Fantastic aspects: For a good twenty minutes or so I was wondering when the fantastic aspects of the story would manifest themselves. Eventually, you find out why the doctor was being hanged; he procured research subjects via grave-robbing, which nudges the movie a tiny bit into horror territory.
IMDB describes this movie as a western, and I suppose it is to some extent; despite the one horror element, it’s certainly not a horror movie. Still, the “western” shoe doesn’t quite fit to these eyes; it’s more of an historical comedy-drama. Still, however you try to pigeonhole this one, it’s one strange movie, and the fact that it doesn’t even appear to know how strange it is just makes it all the stranger. Richard Conte’s doctor is the hero of the story; the movie is firmly pro-science, and treats his grave-robbing as a necessity to the growth of his medical knowledge and a necessary evil in an unenlightened age. It’s tempting to call Wallace Beery’s Big Jack Horner the villain, but he’s more of an anti-hero. Despite being a robber and a murderer, he’s almost a child in the way he looks at the world (he’s fascinated by the doctor’s desire of making a “window” in the human body), and like a child, he doesn’t handle well not getting what he wants. The main villain of the story is probably the jealous barber / doctor who ends up resenting the intrusion of a new doctor in the community.

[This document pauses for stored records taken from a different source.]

<file path="src/sv/tcf_pkg.sv">
package tcf_pkg;

  // Fixed field widths.
  localparam int CHANNELS = 6;
  localparam int PWM_W    = 16;
  localparam int LIGHT_W  = 11;
  localparam int STEP_W   = 10;
  localparam int TIME_W   = 32;
  localparam int CFG_AW   = 5;
  localparam int CFG_DW   = 32;

  // Light limits and button codes.
  localparam logic [LIGHT_W-1:0] LIGHT_LOW     = 11'd1000;
  localparam logic [LIGHT_W-1:0] LIGHT_HIGH    = 11'd2000;
  localparam logic [PWM_W-1:0]   BUTTON_DIM    = 16'd1000;
  localparam logic [PWM_W-1:0]   BUTTON_BRIGHT = 16'd2000;

  // Register reset values.
  localparam logic [PWM_W-1:0]  PWM_MIN_RST     = 16'd1100;
  localparam logic [PWM_W-1:0]  PWM_MAX_RST     = 16'd1900;
  localparam logic [PWM_W-1:0]  PWM_NEUTRAL_RST = 16'd1500;
  localparam logic [STEP_W-1:0] LAMP_INCR_RST   = 10'd100;
  localparam logic [TIME_W-1:0] MAX_GAP_RST     = 32'd1000;

  typedef enum logic [1:0] {
    MODE_MOTOR = 2'd0,
    MODE_ARM   = 2'd1,
    MODE_TICK  = 2'd2,
    MODE_NONE  = 2'd3
  } mode_t;

  typedef enum logic [1:0] {
    ACT_DISARM    = 2'd0,
    ACT_ARM       = 2'd1,
    ACT_OTHER_ARG = 2'd2,
    ACT_OTHER_CMD = 2'd3
  } arm_act_t;

  typedef enum logic [2:0] {
    REG_PWM_MIN     = 3'd0,
    REG_PWM_MAX     = 3'd1,
    REG_PWM_NEUTRAL = 3'd2,
    REG_LAMP_INCR   = 3'd3,
    REG_MAX_GAP     = 3'd4
  } reg_idx_t;

  // One accepted command as held in the input register.
  typedef struct packed {
    mode_t                            mode;
    logic [TIME_W-1:0]                now_ms;
    logic [CHANNELS-1:0][PWM_W-1:0]   chan_pwm;
    logic [PWM_W-1:0]                 light_button;
    arm_act_t                         arm_action;
  } in_item_t;

endpackage

</file>
<file path="src/sv/tcf_in_if.sv">
interface tcf_in_if import tcf_pkg::*; ();
  logic              valid;
  logic              ready;
  logic [1:0]        mode;
  logic [TIME_W-1:0] now_ms;
  logic [PWM_W-1:0]  chan_pwm_0;
  logic [PWM_W-1:0]  chan_pwm_1;
  logic [PWM_W-1:0]  chan_pwm_2;
  logic [PWM_W-1:0]  chan_pwm_3;
  logic [PWM_W-1:0]  chan_pwm_4;
  logic [PWM_W-1:0]  chan_pwm_5;
  logic [PWM_W-1:0]  light_button;
  logic [1:0]        arm_action;

  modport source (
    output valid, mode, now_ms, chan_pwm_0, chan_pwm_1, chan_pwm_2, chan_pwm_3,
           chan_pwm_4, chan_pwm_5, light_button, arm_action,
    input  ready
  );

  modport sink (
    input  valid, mode, now_ms, chan_pwm_0, chan_pwm_1, chan_pwm_2, chan_pwm_3,
           chan_pwm_4, chan_pwm_5, light_button, arm_action,
    output ready
  );
endinterface

</file>
<file path="src/sv/tcf_out_if.sv">
interface tcf_out_if import tcf_pkg::*; ();
  logic               valid;
  logic               ready;
  logic [PWM_W-1:0]   motor_out_0;
  logic [PWM_W-1:0]   motor_out_1;
  logic [PWM_W-1:0]   motor_out_2;
  logic [PWM_W-1:0]   motor_out_3;
  logic [PWM_W-1:0]   motor_out_4;
  logic [PWM_W-1:0]   motor_out_5;
  logic [LIGHT_W-1:0] light_out;
  logic               override_ok;
  logic               command_status;
  logic               armed_out;

  modport source (
    output valid, motor_out_0, motor_out_1, motor_out_2, motor_out_3, motor_out_4,
           motor_out_5, light_out, override_ok, command_status, armed_out,
    input  ready
  );

  modport sink (
    input  valid, motor_out_0, motor_out_1, motor_out_2, motor_out_3, motor_out_4,
           motor_out_5, light_out, override_ok, command_status, armed_out,
    output ready
  );
endinterface

</file>
<file path="src/sv/thruster_command_failsafe_unit.sv">
// Thruster command failsafe.
// Commands arrive on in_ch with a valid/ready handshake: a motor packet
// (six pulse widths and a light button), an arm or disarm command, or a
// watchdog tick carrying the millisecond clock. Every command produces one
// result transfer on out_ch with the motor levels, light level, armed flag
// and the status bits of that command.
// A command is held in the input register and its result is registered in
// the result register, from which it is offered on out_ch. One command per
// cycle is sustained while out_ch is not stalled; the compare chain over the
// six channels and the state update are combinational between the registers.
// While out_ch is stalled, the input register still takes one more command;
// after that in_ch.ready drops until the result is taken.
// Reset (rst_n low, synchronous) empties both registers, disarms, sets the
// motors to the reset neutral width, the light to its lowest level, the
// last good time to zero and the APB registers to their defaults.
// Registers at byte addresses 0, 4, 8, 12, 16: pwm_min, pwm_max,
// pwm_neutral, light step size, max_gap_ms; write them only while idle.
module thruster_command_failsafe_unit import tcf_pkg::*; #(
  parameter int MOTOR_COUNT = 6
) (
  input  logic              clk,
  input  logic              rst_n,
  tcf_in_if.sink            in_ch,
  tcf_out_if.source         out_ch,
  input  logic              psel,
  input  logic              penable,
  input  logic              pwrite,
  input  logic [CFG_AW-1:0] paddr,
  input  logic [CFG_DW-1:0] pwdata,
  output logic [CFG_DW-1:0] prdata,
  output logic              pready
);

  // Configuration registers.
  logic [PWM_W-1:0]  pwm_min_r;
  logic [PWM_W-1:0]  pwm_max_r;
  logic [PWM_W-1:0]  pwm_neutral_r;
  logic [STEP_W-1:0] lamp_incr_r;
  logic [TIME_W-1:0] max_gap_r;
  reg_idx_t          reg_sel;
  logic              cfg_wr;

  // Input stage and result stage.
  logic     s1_valid_r;
  in_item_t s1_item_r;
  in_item_t in_item;
  logic     out_valid_r;
  logic     advance;
  logic     ok_r, ok_nxt;
  logic     status_r, status_nxt;

  // Block state.
  logic [PWM_W-1:0]   motor_r   [MOTOR_COUNT];
  logic [PWM_W-1:0]   motor_nxt [MOTOR_COUNT];
  logic               armed_r, armed_nxt;
  logic [TIME_W-1:0]  last_good_r, last_good_nxt;
  logic [LIGHT_W-1:0] light_r, light_nxt;
  logic [PWM_W-1:0]   motor_view [CHANNELS];

  // Working signals of the command logic.
  logic               chain_ok;
  logic               ch_ok;
  logic               any_on;
  logic [LIGHT_W-1:0] light_room_dn;
  logic [LIGHT_W-1:0] light_room_up;
  logic [TIME_W-1:0]  gap;

  assign pready  = 1'b1;
  assign reg_sel = reg_idx_t'(paddr[CFG_AW-1:2]);
  assign cfg_wr  = psel && penable && pwrite && pready;

  // Register read-back.
  always_comb begin
    case (reg_sel)
      REG_PWM_MIN:     prdata = CFG_DW'(pwm_min_r);
      REG_PWM_MAX:     prdata = CFG_DW'(pwm_max_r);
      REG_PWM_NEUTRAL: prdata = CFG_DW'(pwm_neutral_r);
      REG_LAMP_INCR:   prdata = CFG_DW'(lamp_incr_r);
      REG_MAX_GAP:     prdata = CFG_DW'(max_gap_r);
      default:         prdata = '0;
    endcase
  end

  // Register writes; addresses past the list are ignored.
  always_ff @(posedge clk) begin
    if (!rst_n) begin
      pwm_min_r     <= PWM_MIN_RST;
      pwm_max_r     <= PWM_MAX_RST;
      pwm_neutral_r <= PWM_NEUTRAL_RST;
      lamp_incr_r   <= LAMP_INCR_RST;
      max_gap_r     <= MAX_GAP_RST;
    end else if (cfg_wr) begin
      case (reg_sel)
        REG_PWM_MIN:     pwm_min_r     <= pwdata[PWM_W-1:0];
        REG_PWM_MAX:     pwm_max_r     <= pwdata[PWM_W-1:0];
        REG_PWM_NEUTRAL: pwm_neutral_r <= pwdata[PWM_W-1:0];
        REG_LAMP_INCR:   lamp_incr_r   <= pwdata[STEP_W-1:0];
        REG_MAX_GAP:     max_gap_r     <= pwdata[TIME_W-1:0];
        default: ;
      endcase
    end
  end

  // Handshake: the result stage moves when its register is empty or taken.
  // No input transfer is taken while reset is held.
  assign advance     = !out_valid_r || out_ch.ready;
  assign in_ch.ready = rst_n && (!s1_valid_r || advance);

  always_comb begin
    in_item.mode         = mode_t'(in_ch.mode);
    in_item.now_ms       = in_ch.now_ms;
    in_item.chan_pwm[0]  = in_ch.chan_pwm_0;
    in_item.chan_pwm[1]  = in_ch.chan_pwm_1;
    in_item.chan_pwm[2]  = in_ch.chan_pwm_2;
    in_item.chan_pwm[3]  = in_ch.chan_pwm_3;
    in_item.chan_pwm[4]  = in_ch.chan_pwm_4;
    in_item.chan_pwm[5]  = in_ch.chan_pwm_5;
    in_item.light_button = in_ch.light_button;
    in_item.arm_action   = arm_act_t'(in_ch.arm_action);
  end

  // Input register.
  always_ff @(posedge clk) begin
    if (!rst_n) begin
      s1_valid_r <= 1'b0;
    end else if (in_ch.ready) begin
      s1_valid_r <= in_ch.valid;
    end
  end

  always_ff @(posedge clk) begin
    if (in_ch.valid && in_ch.ready) begin
      s1_item_r <= in_item;
    end
  end

  // Light room below and above the current level.
  assign light_room_dn = light_r - LIGHT_LOW;
  assign light_room_up = LIGHT_HIGH - light_r;
  assign gap           = s1_item_r.now_ms - last_good_r;

  always_comb begin
    any_on = 1'b0;
    for (int i = 0; i < MOTOR_COUNT; i++) begin
      any_on = any_on || (motor_r[i] != pwm_neutral_r);
    end
  end

  // Command logic: next state and status bits for the held command.
  always_comb begin
    motor_nxt     = motor_r;
    armed_nxt     = armed_r;
    last_good_nxt = last_good_r;
    light_nxt     = light_r;
    ok_nxt        = 1'b0;
    status_nxt    = 1'b0;
    chain_ok      = 1'b1;
    ch_ok         = 1'b0;
    case (s1_item_r.mode)
      MODE_MOTOR: begin
        // Channels are written in order until the first rejected one.
        for (int i = 0; i < MOTOR_COUNT; i++) begin
          ch_ok = armed_r && (s1_item_r.chan_pwm[i] >= pwm_min_r) &&
                  (s1_item_r.chan_pwm[i] <= pwm_max_r);
          if (chain_ok && ch_ok) begin
            motor_nxt[i] = s1_item_r.chan_pwm[i];
          end
          chain_ok = chain_ok && ch_ok;
        end
        if (MOTOR_COUNT < CHANNELS) begin
          chain_ok = 1'b0;
        end
        // The light steps whether or not the motors were accepted.
        if (s1_item_r.light_button == BUTTON_DIM) begin
          light_nxt = (LIGHT_W'(lamp_incr_r) > light_room_dn) ? LIGHT_LOW
                                                             : light_r - LIGHT_W'(lamp_incr_r);
        end else if (s1_item_r.light_button == BUTTON_BRIGHT) begin
          light_nxt = (LIGHT_W'(lamp_incr_r) > light_room_up) ? LIGHT_HIGH
                                                             : light_r + LIGHT_W'(lamp_incr_r);
        end
        if (chain_ok) begin
          last_good_nxt = s1_item_r.now_ms;
          ok_nxt        = 1'b1;
        end
      end
      MODE_ARM: begin
        case (s1_item_r.arm_action)
          ACT_ARM: armed_nxt = 1'b1;
          ACT_DISARM: begin
            if (armed_r) begin
              for (int i = 0; i < MOTOR_COUNT; i++) begin
                motor_nxt[i] = pwm_neutral_r;
              end
              armed_nxt = 1'b0;
            end
          end
          default: status_nxt = 1'b1;
        endcase
      end
      MODE_TICK: begin
        // Clock went backwards, or the command gap is too long.
        if (s1_item_r.now_ms < last_good_r) begin
          last_good_nxt = s1_item_r.now_ms;
          for (int i = 0; i < MOTOR_COUNT; i++) begin
            motor_nxt[i] = pwm_neutral_r;
          end
        end else if (gap > max_gap_r) begin
          if (any_on) begin
            last_good_nxt = s1_item_r.now_ms;
          end
          for (int i = 0; i < MOTOR_COUNT; i++) begin
            motor_nxt[i] = pwm_neutral_r;
          end
        end
      end
      default: ;
    endcase
  end

  // State and result register; state only moves together with a result.
  always_ff @(posedge clk) begin
    if (!rst_n) begin
      out_valid_r <= 1'b0;
      ok_r        <= 1'b0;
      status_r    <= 1'b0;
      armed_r     <= 1'b0;
      last_good_r <= '0;
      light_r     <= LIGHT_LOW;
      for (int i = 0; i < MOTOR_COUNT; i++) begin
        motor_r[i] <= PWM_NEUTRAL_RST;
      end
    end else if (advance) begin
      out_valid_r <= s1_valid_r;
      if (s1_valid_r) begin
        ok_r        <= ok_nxt;
        status_r    <= status_nxt;
        armed_r     <= armed_nxt;
        last_good_r <= last_good_nxt;
        light_r     <= light_nxt;
        motor_r     <= motor_nxt;
      end
    end
  end

  // Motors past the configured count read as zero.
  for (genvar g = 0; g < CHANNELS; g++) begin : g_view
    if (g < MOTOR_COUNT) begin : g_used
      assign motor_view[g] = motor_r[g];
    end else begin : g_unused
      assign motor_view[g] = '0;
    end
  end

  // The state registers hold the last delivered values until the next result.
  assign out_ch.valid          = out_valid_r;
  assign out_ch.motor_out_0    = motor_view[0];
  assign out_ch.motor_out_1    = motor_view[1];
  assign out_ch.motor_out_2    = motor_view[2];
  assign out_ch.motor_out_3    = motor_view[3];
  assign out_ch.motor_out_4    = motor_view[4];
  assign out_ch.motor_out_5    = motor_view[5];
  assign out_ch.light_out      = light_r;
  assign out_ch.override_ok    = ok_r;
  assign out_ch.command_status = status_r;
  assign out_ch.armed_out      = armed_r;

endmodule

</file>
<file path="src/flat_wrapper.sv">
// flat-port wrapper written by rule: the top's interface ports become plain ports
module thruster_command_failsafe_unit_flat import tcf_pkg::*;
#(
  parameter int MOTOR_COUNT = 6
)
  (clk, rst_n, psel, penable, pwrite, paddr, pwdata, prdata, pready, in_ch_valid, in_ch_mode, in_ch_now_ms, in_ch_chan_pwm_0, in_ch_chan_pwm_1, in_ch_chan_pwm_2, in_ch_chan_pwm_3, in_ch_chan_pwm_4, in_ch_chan_pwm_5, in_ch_light_button, in_ch_arm_action, in_ch_ready, out_ch_valid, out_ch_motor_out_0, out_ch_motor_out_1, out_ch_motor_out_2, out_ch_motor_out_3, out_ch_motor_out_4, out_ch_motor_out_5, out_ch_light_out, out_ch_override_ok, out_ch_command_status, out_ch_armed_out, out_ch_ready);
  tcf_in_if in_ch_i ();
  tcf_out_if out_ch_i ();
  input  logic clk;
  input  logic rst_n;
  input  logic psel;
  input  logic penable;
  input  logic pwrite;
  input  logic [CFG_AW-1:0] paddr;
  input  logic [CFG_DW-1:0] pwdata;
  output logic [CFG_DW-1:0] prdata;
  output logic pready;
  input wire logic [$bits(in_ch_i.valid)-1:0] in_ch_valid;
  input wire logic [$bits(in_ch_i.mode)-1:0] in_ch_mode;
  input wire logic [$bits(in_ch_i.now_ms)-1:0] in_ch_now_ms;
  input wire logic [$bits(in_ch_i.chan_pwm_0)-1:0] in_ch_chan_pwm_0;
  input wire logic [$bits(in_ch_i.chan_pwm_1)-1:0] in_ch_chan_pwm_1;
  input wire logic [$bits(in_ch_i.chan_pwm_2)-1:0] in_ch_chan_pwm_2;
  input wire logic [$bits(in_ch_i.chan_pwm_3)-1:0] in_ch_chan_pwm_3;
  input wire logic [$bits(in_ch_i.chan_pwm_4)-1:0] in_ch_chan_pwm_4;
  input wire logic [$bits(in_ch_i.chan_pwm_5)-1:0] in_ch_chan_pwm_5;
  input wire logic [$bits(in_ch_i.light_button)-1:0] in_ch_light_button;
  input wire logic [$bits(in_ch_i.arm_action)-1:0] in_ch_arm_action;
  output wire logic [$bits(in_ch_i.ready)-1:0] in_ch_ready;
  output wire logic [$bits(out_ch_i.valid)-1:0] out_ch_valid;
  output wire logic [$bits(out_ch_i.motor_out_0)-1:0] out_ch_motor_out_0;
  output wire logic [$bits(out_ch_i.motor_out_1)-1:0] out_ch_motor_out_1;
  output wire logic [$bits(out_ch_i.motor_out_2)-1:0] out_ch_motor_out_2;
  output wire logic [$bits(out_ch_i.motor_out_3)-1:0] out_ch_motor_out_3;
  output wire logic [$bits(out_ch_i.motor_out_4)-1:0] out_ch_motor_out_4;
  output wire logic [$bits(out_ch_i.motor_out_5)-1:0] out_ch_motor_out_5;
  output wire logic [$bits(out_ch_i.light_out)-1:0] out_ch_light_out;
  output wire logic [$bits(out_ch_i.override_ok)-1:0] out_ch_override_ok;
  output wire logic [$bits(out_ch_i.command_status)-1:0] out_ch_command_status;
  output wire logic [$bits(out_ch_i.armed_out)-1:0] out_ch_armed_out;
  input wire logic [$bits(out_ch_i.ready)-1:0] out_ch_ready;
  assign in_ch_i.valid = in_ch_valid;
  assign in_ch_i.mode = in_ch_mode;
  assign in_ch_i.now_ms = in_ch_now_ms;
  assign in_ch_i.chan_pwm_0 = in_ch_chan_pwm_0;
  assign in_ch_i.chan_pwm_1 = in_ch_chan_pwm_1;
  assign in_ch_i.chan_pwm_2 = in_ch_chan_pwm_2;
  assign in_ch_i.chan_pwm_3 = in_ch_chan_pwm_3;
  assign in_ch_i.chan_pwm_4 = in_ch_chan_pwm_4;
  assign in_ch_i.chan_pwm_5 = in_ch_chan_pwm_5;
  assign in_ch_i.light_button = in_ch_light_button;
  assign in_ch_i.arm_action = in_ch_arm_action;
  assign in_ch_ready = in_ch_i.ready;
  assign out_ch_valid = out_ch_i.valid;
  assign out_ch_motor_out_0 = out_ch_i.motor_out_0;
  assign out_ch_motor_out_1 = out_ch_i.motor_out_1;
  assign out_ch_motor_out_2 = out_ch_i.motor_out_2;
  assign out_ch_motor_out_3 = out_ch_i.motor_out_3;
  assign out_ch_motor_out_4 = out_ch_i.motor_out_4;
  assign out_ch_motor_out_5 = out_ch_i.motor_out_5;
  assign out_ch_light_out = out_ch_i.light_out;
  assign out_ch_override_ok = out_ch_i.override_ok;
  assign out_ch_command_status = out_ch_i.command_status;
  assign out_ch_armed_out = out_ch_i.armed_out;
  assign out_ch_i.ready = out_ch_ready;
  thruster_command_failsafe_unit #(.MOTOR_COUNT(MOTOR_COUNT)) u_core (.clk(clk), .rst_n(rst_n), .in_ch(in_ch_i), .out_ch(out_ch_i), .psel(psel), .penable(penable), .pwrite(pwrite), .paddr(paddr), .pwdata(pwdata), .prdata(prdata), .pready(pready));
endmodule
</file>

All in all, I consider this one a black comedy, though once again, the movie remains firmly unaware that it is; it’s dark comic aspects seem the result of innocence rather than cynicism. It is also quite funny at times. My favorite sequence is when Big Jack concludes that the doctor’s desire to escape from his band of outlaws arises out of his loneliness due to a lack of female companionship, and so kidnaps a young woman to keep him company. As he and his own woman (Marjorie Main) listen to the struggle between the surprised doctor and the feisty kidnap victim (who are locked in a cabin together), they muse sentimentally on their own courtship. This would be Wallace Beery’s final movie.